Kraft takes its $16.3B buyout bid rejected by Cadbury to the Britsh candy maker’s shareholders

By Sarah Skidmore, AP
Friday, December 4, 2009

Kraft takes $16.3B offer to Cadbury shareholders

PORTLAND, Ore. — Kraft Foods Inc. took its $16.3 billion hostile takeover offer for Cadbury PLC straight to shareholders of the British candy company on Friday.

The deal is nearly unchanged from an earlier offer that was rejected by Cadbury. But by putting it directly in shareholder hands, Kraft starts the clock on a series of regulatory deadlines to get the majority support it needs and may flush out rival bids.

Kraft announced in September that it proposed a takeover of Cadbury and formally issued the bid in November. Cadbury immediately rejected the offer, saying it undervalued the company.

The offer includes 300 pence in cash and 0.2589 new Kraft shares for each Cadbury share.

Cadbury, the maker of Dairy Milk chocolate and Dentyne gum, declined to comment on the offer Monday but has been clear about its disinterest at this price. Under British regulations, Cadbury has two weeks to give a formal response to the offer before shareholders.

Retaining the original offer gives Kraft, the maker of Oreo cookies, Nabisco crackers and its namesake cheese, some wiggle room to increase its bid should a rival suitor emerge.

Kraft wants to get the majority shareholder votes by Jan. 5, but can take until February to complete the process under regulations.

U.S. chocolate company The Hershey Co. and Italy’s Ferrero International SA have said they are considering an offer. Hershey would not comment Friday on the possibility of a competing offer.

Analysts have also suggested that Nestle SA may be interested, although the Swiss company has made no comment.

Cadbury is an attractive acquisition for any of the companies. It is one of the world’s largest confectionary companies and has strong international reach, with a key presence in emerging markets.

Company leaders said they will consider any bids that adequately value Cadbury but have also expressed a strong desire for the company to remain independent. The potential sale of the 195-year-old brand worries some Britons, and at least one member of Cadbury’s founding family has spoken out against it.

The Financial Times reported that British Business Minister Lord Mandelson said Kraft would face opposition from the British government if a takeover of Cadbury was used as a means to make “a fast buck”. He also warned against asset-stripping or decisions that would damage Cadbury as a UK business. However, he emphasized that it was not his place to block bids for Cadbury.

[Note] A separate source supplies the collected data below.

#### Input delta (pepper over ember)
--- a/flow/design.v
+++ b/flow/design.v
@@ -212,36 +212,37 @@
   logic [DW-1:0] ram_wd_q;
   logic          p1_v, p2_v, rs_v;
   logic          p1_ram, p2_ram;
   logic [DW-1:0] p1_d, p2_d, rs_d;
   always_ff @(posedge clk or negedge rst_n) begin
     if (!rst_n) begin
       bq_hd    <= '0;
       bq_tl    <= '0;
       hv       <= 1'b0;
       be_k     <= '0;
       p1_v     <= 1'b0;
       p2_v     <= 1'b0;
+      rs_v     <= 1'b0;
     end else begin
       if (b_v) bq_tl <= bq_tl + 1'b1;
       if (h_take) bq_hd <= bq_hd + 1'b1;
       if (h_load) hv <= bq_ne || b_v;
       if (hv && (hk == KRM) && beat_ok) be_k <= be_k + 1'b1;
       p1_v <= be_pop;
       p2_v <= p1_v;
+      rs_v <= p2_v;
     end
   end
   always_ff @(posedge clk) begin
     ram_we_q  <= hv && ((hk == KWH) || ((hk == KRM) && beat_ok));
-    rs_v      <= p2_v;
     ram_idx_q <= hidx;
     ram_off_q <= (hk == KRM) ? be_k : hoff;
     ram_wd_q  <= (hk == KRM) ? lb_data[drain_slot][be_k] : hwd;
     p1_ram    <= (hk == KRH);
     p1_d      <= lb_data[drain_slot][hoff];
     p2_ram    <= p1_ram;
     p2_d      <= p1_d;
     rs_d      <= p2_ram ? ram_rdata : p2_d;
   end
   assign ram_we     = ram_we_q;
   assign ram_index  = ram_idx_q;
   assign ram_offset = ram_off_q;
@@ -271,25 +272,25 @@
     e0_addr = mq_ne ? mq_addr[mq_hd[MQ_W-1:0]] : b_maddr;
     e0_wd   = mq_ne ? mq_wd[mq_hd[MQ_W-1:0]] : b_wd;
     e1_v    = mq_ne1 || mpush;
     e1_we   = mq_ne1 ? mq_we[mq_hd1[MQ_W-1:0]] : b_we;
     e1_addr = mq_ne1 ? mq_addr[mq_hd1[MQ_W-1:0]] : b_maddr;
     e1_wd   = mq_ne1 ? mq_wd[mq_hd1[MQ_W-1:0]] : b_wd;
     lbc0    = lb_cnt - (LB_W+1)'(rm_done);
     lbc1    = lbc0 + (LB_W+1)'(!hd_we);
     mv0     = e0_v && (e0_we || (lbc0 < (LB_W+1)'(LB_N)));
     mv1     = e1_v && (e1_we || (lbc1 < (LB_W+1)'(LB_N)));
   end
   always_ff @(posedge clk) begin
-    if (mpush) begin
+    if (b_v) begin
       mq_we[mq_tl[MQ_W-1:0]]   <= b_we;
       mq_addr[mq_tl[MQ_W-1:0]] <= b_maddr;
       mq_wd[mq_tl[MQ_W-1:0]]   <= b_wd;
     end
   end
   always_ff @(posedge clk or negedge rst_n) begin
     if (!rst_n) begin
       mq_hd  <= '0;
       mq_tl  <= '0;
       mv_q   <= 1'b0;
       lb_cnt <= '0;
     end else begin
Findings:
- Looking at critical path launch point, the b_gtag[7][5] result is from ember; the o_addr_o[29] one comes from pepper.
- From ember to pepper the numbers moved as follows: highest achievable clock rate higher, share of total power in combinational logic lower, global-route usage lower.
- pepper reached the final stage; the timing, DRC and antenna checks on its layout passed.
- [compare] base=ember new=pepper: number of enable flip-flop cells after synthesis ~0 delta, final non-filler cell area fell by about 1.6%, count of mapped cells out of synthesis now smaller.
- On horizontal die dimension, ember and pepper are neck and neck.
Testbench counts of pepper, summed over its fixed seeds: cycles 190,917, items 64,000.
This is an optimization exercise on Yosys and OpenROAD, whose aim is small area, a short achievable clock period and few clock cycles per item, not a production implementation.
At most, simulation tests tie the RTL to the original design; equivalence was not proved.
No functional check of the RTL was part of runs 3 and 4.

**flow/design.v**
```verilog
`timescale 1ns/1ps
`default_nettype none
module sad_disparity_core #(
    parameter int CAMERA_HSIZE   = 100,
    parameter int CAMERA_VSIZE   = 100,
    parameter int PIXEL_WIDTH    = 8,
    parameter int MAX_DISP       = 16,
    parameter int WIN_SIZE       = 5,
    parameter int BUF_ADDR_WIDTH = 32,
    parameter int DISP_WIDTH     = 4,
    localparam int COST_WIDTH    = PIXEL_WIDTH + $clog2(WIN_SIZE) + 1
) (
    input  logic                      clk,
    input  logic                      rst_n,
    input  logic                      frame_start,
    output logic [BUF_ADDR_WIDTH-1:0] buf_raddr,
    output logic                      buf_rready,
    input  logic                      buf_rvalid,
    input  logic [PIXEL_WIDTH-1:0]    buf_rdata_l,
    input  logic [PIXEL_WIDTH-1:0]    buf_rdata_r,
    output logic [DISP_WIDTH-1:0]     disp_out,
    output logic                      disp_valid,
    input  logic                      disp_ready,
    output logic                      sad_done
);
    localparam int PW      = PIXEL_WIDTH;
    localparam int NUM_PIX = CAMERA_HSIZE * CAMERA_VSIZE;
    localparam int AW      = $clog2(NUM_PIX);
    localparam int XW      = $clog2(CAMERA_HSIZE);
    localparam int SW      = $clog2(WIN_SIZE * ((1 << PW) - 1) + 1);   
    localparam int NRH     = MAX_DISP + WIN_SIZE;                       
    localparam int NLH     = WIN_SIZE + 1;                              
    localparam int CAP     = 6;                                         
    localparam int FD      = CAP - 1;                                   
    localparam int FPW     = $clog2(FD);
    localparam int FLN     = NRH + 1;                                   
    localparam int FLW     = $clog2(FLN + 1);
    logic [FLW-1:0]   fl_cnt;
    logic             flush;
    logic             running;
    logic             reading;
    logic             rr;
    logic [AW-1:0]    addr;
    logic [AW-1:0]    addr_inc;
    logic             addr_last;
    logic [2:0]       cnt;
    logic             iv;
    logic             done_q;
    assign flush      = (fl_cnt != FLW'(FLN));
    assign buf_rready = rr;
    assign buf_raddr  = BUF_ADDR_WIDTH'(addr);
    assign addr_last  = (addr == AW'(NUM_PIX - 1));
    assign addr_inc   = addr_last ? '0 : addr + 1'b1;
    assign sad_done   = done_q;
    logic [2:0] cnt_a, cnt_b;
    logic       cred_a, cred_b;      
    logic       rr_nb, rr_b;         
    logic       done_b;
    assign cnt_a  = cnt + iv;
    assign cnt_b  = cnt + iv - disp_valid;
    assign cred_a = (cnt_a <= 3'(CAP - 2));
    assign cred_b = (cnt_b <= 3'(CAP - 2));
    assign done_b = running & ~reading & ~iv & disp_valid & (cnt == 3'd1);
    always_comb begin
        logic cred;
        cred = disp_ready ? cred_b : cred_a;
        if (reading) begin
            rr_nb = cred & ~flush;
            rr_b  = cred & ~flush & ~addr_last;
        end else begin
            rr_nb = cred & ~flush & ~running & frame_start;
            rr_b  = rr_nb;
        end
    end
    always_ff @(posedge clk or negedge rst_n) begin
        if (!rst_n) begin
            fl_cnt  <= '0;
            running <= 1'b0;
            reading <= 1'b0;
            rr      <= 1'b0;
            cnt     <= '0;
            iv      <= 1'b0;
            done_q  <= 1'b0;
        end else begin
            if (flush) fl_cnt <= fl_cnt + 1'b1;
            if (buf_rvalid & rr) begin
                rr      <= rr_b;
                reading <= ~addr_last;
                iv      <= 1'b1;
            end else begin
                rr      <= rr_nb;
                reading <= reading | (~running & frame_start);
                iv      <= 1'b0;
            end
            cnt     <= disp_ready ? cnt_b : cnt_a;
            done_q  <= disp_ready & done_b;
            if (done_q)                        running <= 1'b0;
            else if (~running & frame_start)   running <= 1'b1;
        end
    end
    always_ff @(posedge clk) begin
        if (flush)                addr <= '0;
        else if (buf_rvalid & rr) addr <= addr_inc;
    end
    logic [PW-1:0] iln, ir;
    always_ff @(posedge clk) begin
        iln <= flush ? '1 : ~buf_rdata_l;
        ir  <= flush ? '0 : buf_rdata_r;
    end
    logic [PW-1:0] lhn [NLH];
    logic [PW-1:0] rh  [NRH];
    logic          hist_en;
    assign hist_en = iv | flush;
    always_ff @(posedge clk) begin
        if (hist_en) begin
            lhn[0] <= iln;
            rh[0]  <= ir;
            for (int j = 1; j < NLH; j++) lhn[j] <= lhn[j-1];
            for (int j = 1; j < NRH; j++) rh[j]  <= rh[j-1];
        end
    end
    function automatic logic carry_out(input logic [PW-1:0] x, input logic [PW-1:0] y);
        logic c;
        c = 1'b0;
        for (int i = 0; i < PW; i++) c = (x[i] & y[i]) | (x[i] & c) | (y[i] & c);
        carry_out = c;
    endfunction
    logic [MAX_DISP-1:0] sg1, sg2;
    always_ff @(posedge clk) begin
        for (int d = 0; d < MAX_DISP; d++) begin
            sg1[d] <= ~carry_out((d == 0) ? ir : rh[(d == 0) ? 0 : d - 1], iln);
            sg2[d] <= ~carry_out(rh[d + WIN_SIZE - 1], lhn[WIN_SIZE - 1]);
        end
    end
    logic          pend;              
    logic [SW-1:0] s  [MAX_DISP];
    logic [SW-1:0] s_nxt [MAX_DISP];
    logic          sv;
    logic [XW-1:0] scol;
    always_comb begin
        logic [PW-1:0] b, e, an, cn;
        logic [PW:0]   cy1, cy2;
        logic [PW-1:0] t1, t2, m1, m2;
        logic          s1, s2;
        logic [SW-1:0] y, z, sm, cr, q;
        logic [SW:0]   cf;
        an = lhn[0];
        cn = lhn[WIN_SIZE];
        for (int d = 0; d < MAX_DISP; d++) begin
            b  = rh[d];
            e  = rh[d + WIN_SIZE];
            s1 = sg1[d];
            s2 = sg2[d];
            cy1[0] = 1'b0;
            cy2[0] = 1'b0;
            for (int i = 0; i < PW; i++) begin
                t1[i]    = b[i] ^ an[i] ^ cy1[i];
                cy1[i+1] = (b[i] & an[i]) | (b[i] & cy1[i]) | (an[i] & cy1[i]);
                t2[i]    = e[i] ^ cn[i] ^ cy2[i];
                cy2[i+1] = (e[i] & cn[i]) | (e[i] & cy2[i]) | (cn[i] & cy2[i]);
            end
            m1 = t1 ^ {PW{s1}};
            m2 = t2 ^ {PW{~s2}};
            y  = SW'(m1);
            z  = {{(SW-PW){1'b1}}, m2};
            for (int i = 0; i < SW; i++) begin
                sm[i] = s[d][i] ^ y[i] ^ z[i];
                cr[i] = (s[d][i] & y[i]) | (s[d][i] & z[i]) | (y[i] & z[i]);
            end
            q = {cr[SW-2:0], ~s1};
            cf[0] = s2;
            for (int i = 0; i < SW; i++) begin
                s_nxt[d][i] = sm[i] ^ q[i] ^ cf[i];
                cf[i+1]     = (sm[i] & q[i]) | (sm[i] & cf[i]) | (q[i] & cf[i]);
            end
        end
    end
    always_ff @(posedge clk) begin
        for (int d = 0; d < MAX_DISP; d++) begin
            if (flush)     s[d] <= '0;
            else if (pend) s[d] <= s_nxt[d];
        end
    end
    always_ff @(posedge clk or negedge rst_n) begin
        if (!rst_n) begin
            pend <= 1'b0;
            sv   <= 1'b0;
            scol <= XW'(CAMERA_HSIZE - 1);
        end else begin
            pend <= iv;
            sv   <= pend;
            if (pend) scol <= (scol == XW'(CAMERA_HSIZE - 1)) ? '0 : scol + 1'b1;
        end
    end
    logic [MAX_DISP-1:0] vd;       
    always_comb begin
        for (int d = 0; d < MAX_DISP; d++) vd[d] = (int'(scol) >= d + WIN_SIZE - 1);
    end
    function automatic logic less(input logic [SW-1:0] a, input logic [SW-1:0] b);
        logic c;
        c = 1'b0;
        for (int i = 0; i < SW; i++) c = (~a[i] & b[i]) | (~a[i] & c) | (b[i] & c);
        less = c;
    endfunction
    logic [SW-1:0] w1v [8];
    logic          w1i [8];
    logic [SW-1:0] w2v [4];
    logic [1:0]    w2i [4];
    always_comb begin
        logic sel;
        for (int k = 0; k < 8; k++) begin
            sel    = vd[2*k+1] & less(s[2*k+1], s[2*k]);
            w1v[k] = sel ? s[2*k+1] : s[2*k];
            w1i[k] = sel;
        end
        for (int j = 0; j < 4; j++) begin
            sel    = vd[4*j+2] & less(w1v[2*j+1], w1v[2*j]);
            w2v[j] = sel ? w1v[2*j+1] : w1v[2*j];
            w2i[j] = sel ? {1'b1, w1i[2*j+1]} : {1'b0, w1i[2*j]};
        end
    end
    logic [SW-1:0] av [4];
    logic [1:0]    ai [4];
    logic          a_v4, a_v8, a_v12;
    logic          a_vld;
    always_ff @(posedge clk) begin
        for (int j = 0; j < 4; j++) begin
            av[j] <= w2v[j];
            ai[j] <= w2i[j];
        end
        a_v4  <= vd[4];
        a_v8  <= vd[8];
        a_v12 <= vd[12];
    end
    always_ff @(posedge clk or negedge rst_n) begin
        if (!rst_n) a_vld <= 1'b0;
        else        a_vld <= sv;
    end
    logic [DISP_WIDTH-1:0] pd;
    logic [SW-1:0]         pc;
    always_comb begin
        logic          s3a, s3b, s4;
        logic [SW-1:0] v3a, v3b;
        logic [2:0]    i3a, i3b;
        s3a = a_v4  & less(av[1], av[0]);
        s3b = a_v12 & less(av[3], av[2]);
        v3a = s3a ? av[1] : av[0];
        v3b = s3b ? av[3] : av[2];
        i3a = s3a ? {1'b1, ai[1]} : {1'b0, ai[0]};
        i3b = s3b ? {1'b1, ai[3]} : {1'b0, ai[2]};
        s4  = a_v8 & less(v3b, v3a);
        pd  = DISP_WIDTH'(s4 ? {1'b1, i3b} : {1'b0, i3a});
        pc  = s4 ? v3b : v3a;
    end
    localparam int OW = DISP_WIDTH;
    logic [OW-1:0] pword;
    assign pword = pd;
    logic [OW-1:0]  fifo [FD];
    logic [FPW-1:0] wp, rp;
    logic [FPW:0]   fcnt;
    logic           f_empty;
    logic [OW-1:0]  oword;
    assign f_empty = (fcnt == '0);
    always_ff @(posedge clk) begin
        if (a_vld) fifo[wp] <= pword;
    end
    function automatic logic [FPW-1:0] ptr_inc(input logic [FPW-1:0] p, input logic en);
        if (!en)                      ptr_inc = p;
        else if (p == FPW'(FD - 1))   ptr_inc = '0;
        else                          ptr_inc = p + 1'b1;
    endfunction
    logic [FPW-1:0] rp_0, rp_1, wp_0, wp_1;
    logic [FPW:0]   fcnt_0, fcnt_1;
    logic           dv_0, dv_1;
    logic [OW-1:0]  ow_0, ow_1;
    always_comb begin
        logic load0, take0, push0, take1, push1;
        logic [OW-1:0] head;
        head  = f_empty ? pword : fifo[rp];
        take1 = ~f_empty;
        push1 = a_vld & ~f_empty;
        load0 = ~disp_valid;
        take0 = load0 & ~f_empty;
        push0 = a_vld & ~(load0 & f_empty);
        rp_1   = ptr_inc(rp, take1);
        rp_0   = ptr_inc(rp, take0);
        wp_1   = ptr_inc(wp, push1);
        wp_0   = ptr_inc(wp, push0);
        fcnt_1 = fcnt + (FPW+1)'(push1) - (FPW+1)'(take1);
        fcnt_0 = fcnt + (FPW+1)'(push0) - (FPW+1)'(take0);
        dv_1   = ~f_empty | a_vld;
        dv_0   = disp_valid | ~f_empty | a_vld;
        ow_1   = head;
        ow_0   = disp_valid ? oword : head;
    end
    always_ff @(posedge clk or negedge rst_n) begin
        if (!rst_n) begin
            wp         <= '0;
            rp         <= '0;
            fcnt       <= '0;
            disp_valid <= 1'b0;
        end else begin
            wp         <= disp_ready ? wp_1   : wp_0;
            rp         <= disp_ready ? rp_1   : rp_0;
            fcnt       <= disp_ready ? fcnt_1 : fcnt_0;
            disp_valid <= disp_ready ? dv_1   : dv_0;
        end
    end
    always_ff @(posedge clk) begin
        oword <= disp_ready ? ow_1 : ow_0;
    end
    assign disp_out  = oword;
endmodule
`default_nettype wire
```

Potential bidders face other challenges. Britain’s leading labor union is worried about job losses after Kraft recently failed to provide any assurances it will keep production in Britain.

Kraft, based in Northfield, Ill., said it is the best and most logical partner for Cadbury.

“We remain confident that the unique combination of Kraft Foods and Cadbury would create a significant growth opportunity for both businesses,” Kraft CEO and Chairman Irene Rosenfeld said in a statement. “That’s why we believe this offer is in the best interest of both companies’ shareholders.”

If Kraft is successful, the deal would create a global giant with an estimated $50 billion in combined revenue. Kraft already is the world’s second-largest food maker after Nestle.

Speculation of a bidding war has bumped up Cadbury’s share price in recent weeks. The stock was trading at 800.5 pence, up 0.06 percent, on Friday. That’s well above the 713 pence the formal offer values each Cadbury share at, based on Kraft’s closing share price of $26.50 on Dec. 1.

Shares of Kraft rose 8 cents to $26.50 in afternoon trading Friday in New York.

AP Business Writer Jane Wardell contributed to this report from London.